Showing posts with label crossdresser. Show all posts
Showing posts with label crossdresser. Show all posts

Friday, January 31, 2014

Ghost No More

Geez Louise, it's been almost two years since the last post to this blog. During that time, I've moved (twice!) and changed jobs (only once). I've started to get out as Liz a lot more, and my skills at what Stana would call femulation have matured. I rarely get read any more, and when I do, it's more an uncertainty, like "there's something different about her, I wonder ..."
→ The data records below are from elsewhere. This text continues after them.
This is an optimization exercise on Yosys and OpenROAD, whose aim is small area, a short achievable clock period and few clock cycles per item, not a production implementation. Only simulation tests tie the RTL to the original design; equivalence was not proved. Power is estimated from default activity; no workload was simulated.

Setup of quartz:
==> flow/design.v (excerpt) <==
module eq32 (
    input  wire               clk,
    input  wire               rst,
    input  wire               in_valid,
    output wire               in_ready,
    input  wire signed [9:0]  in_code,
    output reg                out_valid,
    output reg  signed [15:0] out_y,
    output reg                out_sat,
    input  wire               ctrl_we,
    input  wire               ctrl_bank,
    input  wire               ctrl_bypass,
    input  wire               coef_we,
    input  wire               coef_bank,
    input  wire [4:0]         coef_idx,
    input  wire [19:0]        coef_data
);
export LEC_CHECK = 0
export CAP_MARGIN = 20
export CORE_MARGIN = 2
export CORE_UTILIZATION = 50
export CTS_CLUSTER_DIAMETER = 80
export CTS_CLUSTER_SIZE = 25
export PLACE_DENSITY = 0.62
export SLEW_MARGIN = 70
export SYNTH_HIERARCHICAL = 1
export SYNTH_MINIMUM_KEEP_SIZE = 0
create_clock -name core_clock -period 14.0 [get_ports {clk}]
standard.sh (not shown) runs the stock make flow with config.mk's settings and CLKGATE_MAP_FILE= SYNTH_SCRIPT=/design/flow/synth_recipe.tcl, a recipe that flattens the netlist after the stock synthesis.
==> flow/flow/run.sh <==
#!/bin/bash
# The standard layout (the standard.sh: ORFS synthesis to final layout),
# with two changes: the port buffers that ORFS adds in placement are
# sky130_fd_sc_hd__buf_4 instead of the buffer it picks by itself, and the
# antenna repair after detailed routing may take up to 10 rounds instead of 5.
# ORFS keeps each step's full log under orfs/logs/; make's own output goes to
# standard_flow.log here.
set -euo pipefail
bash standard.sh BUFFER_PORTS_ARGS="-buffer_cell sky130_fd_sc_hd__buf_4" MAX_REPAIR_ANTENNAS_ITER_DRT=10 finish > standard_flow.log 2>&1
Testbench counts of quartz, summed over its fixed seeds: cycles 8,240, items 8,192.
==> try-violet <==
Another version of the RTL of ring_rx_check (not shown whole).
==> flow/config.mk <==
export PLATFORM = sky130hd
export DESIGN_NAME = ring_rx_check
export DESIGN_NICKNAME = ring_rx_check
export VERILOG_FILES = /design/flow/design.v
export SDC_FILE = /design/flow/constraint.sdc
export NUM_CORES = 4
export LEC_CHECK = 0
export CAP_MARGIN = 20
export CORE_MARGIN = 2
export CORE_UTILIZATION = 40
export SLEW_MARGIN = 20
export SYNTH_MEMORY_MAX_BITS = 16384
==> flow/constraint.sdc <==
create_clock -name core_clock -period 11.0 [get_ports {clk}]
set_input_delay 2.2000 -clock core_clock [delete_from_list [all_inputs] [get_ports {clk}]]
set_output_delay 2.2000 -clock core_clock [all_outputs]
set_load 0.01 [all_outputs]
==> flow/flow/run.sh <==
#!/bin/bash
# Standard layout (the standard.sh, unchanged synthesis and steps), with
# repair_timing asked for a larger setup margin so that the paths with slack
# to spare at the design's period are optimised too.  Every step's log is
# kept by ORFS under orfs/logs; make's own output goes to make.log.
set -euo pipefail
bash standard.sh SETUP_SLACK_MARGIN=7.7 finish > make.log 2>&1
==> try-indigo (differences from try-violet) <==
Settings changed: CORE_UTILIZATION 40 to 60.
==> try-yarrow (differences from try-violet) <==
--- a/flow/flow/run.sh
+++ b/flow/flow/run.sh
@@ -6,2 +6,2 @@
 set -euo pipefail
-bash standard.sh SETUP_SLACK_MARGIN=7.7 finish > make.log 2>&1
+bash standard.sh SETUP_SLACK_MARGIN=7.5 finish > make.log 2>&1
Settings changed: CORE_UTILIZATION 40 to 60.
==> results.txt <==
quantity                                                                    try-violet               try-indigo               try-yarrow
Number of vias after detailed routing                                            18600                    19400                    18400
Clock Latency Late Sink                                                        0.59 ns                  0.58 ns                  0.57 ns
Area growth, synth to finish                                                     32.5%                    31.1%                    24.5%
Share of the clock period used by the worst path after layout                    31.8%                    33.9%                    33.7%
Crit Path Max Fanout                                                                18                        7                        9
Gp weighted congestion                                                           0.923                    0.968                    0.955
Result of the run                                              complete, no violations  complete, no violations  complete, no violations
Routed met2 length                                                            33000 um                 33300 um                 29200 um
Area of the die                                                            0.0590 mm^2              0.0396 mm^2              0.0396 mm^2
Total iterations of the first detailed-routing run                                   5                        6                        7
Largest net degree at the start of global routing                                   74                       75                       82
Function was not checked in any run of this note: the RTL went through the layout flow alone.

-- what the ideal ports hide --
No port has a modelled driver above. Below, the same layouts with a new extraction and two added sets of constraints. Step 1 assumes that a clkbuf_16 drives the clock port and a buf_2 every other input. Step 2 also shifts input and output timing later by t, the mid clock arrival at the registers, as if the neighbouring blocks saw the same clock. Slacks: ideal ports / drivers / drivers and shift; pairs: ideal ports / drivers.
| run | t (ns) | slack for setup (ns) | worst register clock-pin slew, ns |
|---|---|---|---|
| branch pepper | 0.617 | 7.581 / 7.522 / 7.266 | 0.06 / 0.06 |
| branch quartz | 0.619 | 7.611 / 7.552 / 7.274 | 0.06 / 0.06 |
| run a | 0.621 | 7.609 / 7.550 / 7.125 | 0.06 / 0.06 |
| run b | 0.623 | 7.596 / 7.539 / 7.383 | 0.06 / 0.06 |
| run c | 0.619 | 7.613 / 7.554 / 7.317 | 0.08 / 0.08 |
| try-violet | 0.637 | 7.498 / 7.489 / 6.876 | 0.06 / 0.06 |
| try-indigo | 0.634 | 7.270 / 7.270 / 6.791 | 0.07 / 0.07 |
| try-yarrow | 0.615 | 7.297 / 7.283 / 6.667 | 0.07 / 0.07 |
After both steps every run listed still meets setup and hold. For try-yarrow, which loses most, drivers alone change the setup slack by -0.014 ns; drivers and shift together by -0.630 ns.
From an optimization exercise on the open Yosys and OpenROAD flow, aimed at small area, a short achievable clock period and few clock cycles per item; shortcuts taken in it are not production practice. Only simulation tests tie the RTL to the original design; equivalence was not proved.

==> flow/design.v <==
module dge_sha256 (
    input  wire         clk,
    input  wire         rst,             
    input  wire         start,
    input  wire         resume,
    input  wire [255:0] resume_h,        
    input  wire [63:0]  resume_count,    
    input  wire         abort,
    input  wire         in_valid,
    output wire         in_ready,
    input  wire [63:0]  in_data,
    input  wire         in_last,
    input  wire [3:0]   in_nbytes,
    output wire         busy,
    output reg          done,
    output reg          err,
    output wire [255:0] digest
);
    integer i;
    reg         busy_r;
    reg         addc;        
    reg         init;        
    reg         kv;          
    reg         ring;        
    reg  [5:0]  q;           
    reg  [3:0]  sp;          
    reg         ended;       
    reg         m80;         
    reg         lenhere;     
    reg         lastblk;     
    reg  [5:0]  off;         
    reg  [54:0] blk;         
    reg         full;        
    reg  [31:0] H [0:7];
    reg  [31:0] a, b, c, d, e, f, g, h;
    reg  [31:0] w [0:15];    
    reg  [31:0] kk;          
    reg [31:0] kq;
    always @(*) begin
        case (q)
            6'd0:  kq = 32'h428a2f98; 6'd1:  kq = 32'h71374491; 6'd2:  kq = 32'hb5c0fbcf; 6'd3:  kq = 32'he9b5dba5;
            6'd4:  kq = 32'h3956c25b; 6'd5:  kq = 32'h59f111f1; 6'd6:  kq = 32'h923f82a4; 6'd7:  kq = 32'hab1c5ed5;
            6'd8:  kq = 32'hd807aa98; 6'd9:  kq = 32'h12835b01; 6'd10: kq = 32'h243185be; 6'd11: kq = 32'h550c7dc3;
            6'd12: kq = 32'h72be5d74; 6'd13: kq = 32'h80deb1fe; 6'd14: kq = 32'h9bdc06a7; 6'd15: kq = 32'hc19bf174;
            6'd16: kq = 32'he49b69c1; 6'd17: kq = 32'hefbe4786; 6'd18: kq = 32'h0fc19dc6; 6'd19: kq = 32'h240ca1cc;
            6'd20: kq = 32'h2de92c6f; 6'd21: kq = 32'h4a7484aa; 6'd22: kq = 32'h5cb0a9dc; 6'd23: kq = 32'h76f988da;
            6'd24: kq = 32'h983e5152; 6'd25: kq = 32'ha831c66d; 6'd26: kq = 32'hb00327c8; 6'd27: kq = 32'hbf597fc7;
            6'd28: kq = 32'hc6e00bf3; 6'd29: kq = 32'hd5a79147; 6'd30: kq = 32'h06ca6351; 6'd31: kq = 32'h14292967;
            6'd32: kq = 32'h27b70a85; 6'd33: kq = 32'h2e1b2138; 6'd34: kq = 32'h4d2c6dfc; 6'd35: kq = 32'h53380d13;
            6'd36: kq = 32'h650a7354; 6'd37: kq = 32'h766a0abb; 6'd38: kq = 32'h81c2c92e; 6'd39: kq = 32'h92722c85;
            6'd40: kq = 32'ha2bfe8a1; 6'd41: kq = 32'ha81a664b; 6'd42: kq = 32'hc24b8b70; 6'd43: kq = 32'hc76c51a3;
            6'd44: kq = 32'hd192e819; 6'd45: kq = 32'hd6990624; 6'd46: kq = 32'hf40e3585; 6'd47: kq = 32'h106aa070;
            6'd48: kq = 32'h19a4c116; 6'd49: kq = 32'h1e376c08; 6'd50: kq = 32'h2748774c; 6'd51: kq = 32'h34b0bcb5;
            6'd52: kq = 32'h391c0cb3; 6'd53: kq = 32'h4ed8aa4a; 6'd54: kq = 32'h5b9cca4f; 6'd55: kq = 32'h682e6ff3;
            6'd56: kq = 32'h748f82ee; 6'd57: kq = 32'h78a5636f; 6'd58: kq = 32'h84c87814; 6'd59: kq = 32'h8cc70208;
            6'd60: kq = 32'h90befffa; 6'd61: kq = 32'ha4506ceb; 6'd62: kq = 32'hbef9a3f7; default: kq = 32'hc67178f2;
        endcase
    end
    function [31:0] bs0(input [31:0] x);
        bs0 = {x[1:0], x[31:2]} ^ {x[12:0], x[31:13]} ^ {x[21:0], x[31:22]};
    endfunction
    function [31:0] bs1(input [31:0] x);
        bs1 = {x[5:0], x[31:6]} ^ {x[10:0], x[31:11]} ^ {x[24:0], x[31:25]};
    endfunction
    function [31:0] ss0(input [31:0] x);
        ss0 = {x[6:0], x[31:7]} ^ {x[17:0], x[31:18]} ^ {3'b000, x[31:3]};
    endfunction
    function [31:0] ss1(input [31:0] x);
        ss1 = {x[16:0], x[31:17]} ^ {x[18:0], x[31:19]} ^ {10'b0, x[31:10]};
    endfunction
    function [63:0] csa(input [31:0] x, input [31:0] y, input [31:0] z);
        csa = {((x & y) | (x & z) | (y & z)) << 1, x ^ y ^ z};
    endfunction
    wire [31:0] s1 = bs1(e);
    wire [31:0] ch = (e & f) ^ (~e & g);
    wire [31:0] s0 = bs0(a);
    wire [31:0] mj = (a & b) ^ (a & c) ^ (b & c);
    wire [63:0] p  = csa(h, kk, w[15]);                  
    wire [63:0] ex = csa(d, s1, ch);
    wire [63:0] ey0 = csa(p[31:0], p[63:32], ex[31:0]);
    wire [63:0] ey = csa(ey0[31:0], ey0[63:32], ex[63:32]);
    wire [63:0] at = csa(s1, ch, s0);
    wire [63:0] au = csa(p[31:0], p[63:32], mj);
    wire [63:0] ax = csa(at[31:0], at[63:32], au[31:0]);
    wire [63:0] ay = csa(ax[31:0], ax[63:32], au[63:32]);
    wire [31:0] e_n = ey[31:0] + ey[63:32];
    wire [31:0] a_n = ay[31:0] + ay[63:32];
    wire [63:0] sa = csa(ss1(w[14]), w[9], ss0(w[1]));
    wire [63:0] sb = csa(sa[31:0], sa[63:32], w[0]);
    wire [31:0] sched = sb[31:0] + sb[63:32];
    wire feed_slot = busy_r & (addc | (q != 6'd0) | ~kv);
    wire from_in   = ~q[5] & ~q[4] & ~ended;
    wire turn0     = (sp == 4'd0);
    assign in_ready = feed_slot & from_in & q[0] & turn0;
    wire bad_last  = in_ready & in_valid & in_last & (in_nbytes > 4'd8);
    wire feed_ok   = feed_slot & (~from_in | (turn0 & in_valid & ~bad_last));
    reg [31:0] bword;
    always @(*) begin
        for (i = 0; i < 4; i = i + 1) begin
            if (!in_last || ({q[0], 2'(i)} < in_nbytes))
                bword[31-8*i -: 8] = in_data[32*q[0] + 8*i +: 8];
            else if ({q[0], 2'(i)} == in_nbytes)
                bword[31-8*i -: 8] = 8'h80;
            else
                bword[31-8*i -: 8] = 8'h00;
        end
    end
    wire [63:0] len = {blk, off, 3'b000};
    wire [31:0] gen = (q[3:1] == 3'd7 && lenhere) ? (q[0] ? len[31:0] : len[63:32]) :
                      m80 ? 32'h80000000 : 32'd0;
    wire [31:0] newword = (q[5] | q[4]) ? sched : (ended ? gen : bword);
    wire [31:0] suma = H[3] + (init ? 32'd0 : a);
    wire [31:0] sume = H[7] + (init ? 32'd0 : e);
    wire [255:0] iv = {32'h6a09e667, 32'hbb67ae85, 32'h3c6ef372, 32'ha54ff53a,
                       32'h510e527f, 32'h9b05688c, 32'h1f83d9ab, 32'h5be0cd19};
    wire [255:0] rh;         
    genvar gi;
    generate
        for (gi = 0; gi < 32; gi = gi + 1) begin : g_rh
            assign rh[255-8*gi -: 8] = resume_h[8*gi +: 8];
        end
    endgenerate
    wire [255:0] sv = resume ? rh : iv;
    wire [255:0] h_cat = {H[0], H[1], H[2], H[3], H[4], H[5], H[6], H[7]};
    generate
        for (gi = 0; gi < 32; gi = gi + 1) begin : g_dig
            assign digest[8*gi +: 8] = h_cat[255-8*gi -: 8];
        end
    endgenerate
    assign busy = busy_r;
    wire go = ~busy_r & start & ~abort & ~rst;
    always @(posedge clk) begin
        kk <= kq;
        for (i = 0; i < 15; i = i + 1)
            w[i] <= w[i+1];
        w[15] <= feed_ok ? newword : w[0];
        if (addc) begin
            a <= suma; b <= H[0]; c <= H[1]; d <= H[2];
            e <= sume; f <= H[4]; g <= H[5]; h <= H[6];
        end else begin
            b <= a; c <= b; d <= c;
            f <= e; g <= f; h <= g;
            if (kv) begin
                a <= a_n; e <= e_n;
            end else begin
                a <= d; e <= h;
            end
        end
    end
    always @(posedge clk) begin
        if (go) begin
            {H[3], H[0], H[1], H[2], H[7], H[4], H[5], H[6]} <= sv;
        end else if (ring) begin
            H[0] <= suma; H[1] <= H[0]; H[2] <= H[1]; H[3] <= H[2];
            H[4] <= sume; H[5] <= H[4]; H[6] <= H[5]; H[7] <= H[6];
        end
    end
    always @(posedge clk) begin
        if (rst) begin
            busy_r <= 1'b0;
            done   <= 1'b0;
            err    <= 1'b0;
            addc   <= 1'b0;
            ring   <= 1'b0;
            kv     <= 1'b0;
            sp     <= 4'd0;
        end else if (abort) begin
            busy_r <= 1'b0;
            done   <= 1'b0;
            err    <= 1'b0;
            addc   <= 1'b0;
            ring   <= 1'b0;
            kv     <= 1'b0;
            sp     <= 4'd0;
        end else if (!busy_r) begin
            addc <= 1'b0;
            ring <= 1'b0;
            kv   <= 1'b0;
            sp   <= 4'd0;
            if (start) begin
                done <= 1'b0;
                err  <= 1'b0;
                if (resume && resume_count[5:0] != 6'd0) begin
                    done <= 1'b1;
                    err  <= 1'b1;
                end else begin
                    busy_r <= 1'b1;
                    addc   <= 1'b1;
                    ring   <= 1'b1;
                end
            end
        end else if (bad_last) begin
            busy_r <= 1'b0;
            done   <= 1'b1;
            err    <= 1'b1;
            addc   <= 1'b0;
            ring   <= 1'b0;
            kv     <= 1'b0;
        end else begin
            kv   <= feed_ok;
            ring <= (ring & ~addc) | (feed_ok & (q == 6'd61));
            addc <= kv & (q == 6'd0) & ~addc;
            if (feed_slot && !feed_ok)
                sp <= sp + 4'd1;
            if (addc && lastblk) begin
                busy_r <= 1'b0;
                done   <= 1'b1;
                addc   <= 1'b0;
                ring   <= 1'b0;
                kv     <= 1'b0;
            end
        end
    end
    always @(posedge clk) begin
        if (go)
            blk <= resume ? resume_count[60:6] : 55'd0;
        else
            blk <= blk + {54'd0, full};
    end
    always @(posedge clk) begin
        if (go) begin
            init    <= 1'b1;
            q       <= 6'd0;
            ended   <= 1'b0;
            m80     <= 1'b0;
            lenhere <= 1'b0;
            lastblk <= 1'b0;
            full    <= 1'b0;
        end else begin
            if (addc)
                init <= 1'b0;
            full <= feed_ok & from_in & q[0] & (q[3:1] == 3'd7) & (~in_last | in_nbytes[3]);
            if (feed_ok) begin
                q <= q + 6'd1;
                if (from_in) begin
                    if (q[0]) begin
                        if (in_last) begin
                            ended   <= 1'b1;
                            off     <= {q[3:1], 3'b000} + {2'b00, in_nbytes};
                            m80     <= in_nbytes[3];
                            lenhere <= !(q[3:1] == 3'd6 && in_nbytes[3]);
                        end
                    end
                end else if (~q[5] & ~q[4]) begin
                    m80 <= 1'b0;
                    if (q[3:0] == 4'd15) begin
                        lenhere <= 1'b1;
                        if (lenhere)
                            lastblk <= 1'b1;
                    end
                end
            end
        end
    end
endmodule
The thing is, it doesn't feel like emulation to me, whether with an 'f' or not. When I'm Liz, I feel like me, and when I'm my male self, I feel like me, too. Don't get me wrong, I don't feel like a born woman when I'm Liz, I have to be a bit careful in public, mindful of my "t's and q's." I guess what I do feel like is a trans woman. If I were to put a label on what I am, it would be dual-gendered, perhaps two-spirited, I don't know, but mainly just me.

Well. Reintroductions aside, I will be posting here again, general t-stuff, and over at my new blog, TransSpiration.org, where I'll write things of a more serious, spiritual nature. I hope you'll check it out!

Sunday, February 12, 2012

Ghosts in the Machine

So.  I've been out and about, as countless trans-picture albums put it, for a number of months, since mid-September, really.  And I have precious little to show for it, at least in terms of that tgirl currency supreme, the photograph.  That's because I'm always by myself, there is never anybody out there with me.  I visit coffee shops, malls, thrift shops, malls (and, uh, malls) all without noticeable incident -- one or two odd looks, maybe, but nothing ugly.  But setting up a tripod or asking a stranger to take a picture are not exactly ways to blend in, so I never do.

Once in awhile, I see other ghosts in the machine, other lost t-folk flitting amongst the civilians, and I wonder if they're as lonely as me?  I remember one poor woman, in the Salvation Army store, who kept her eyes straight ahead, never looking at anyone, never drawing attention to herself, and I wanted to say "I've been where you are, my friend, I understand."  But I didn't . . . I was in drab, and being approached by a strange middle aged man with a knowing look isn't conducive to ones equilibrium.  Although perhaps she guessed, as I was perusing the women's shoe section at the time.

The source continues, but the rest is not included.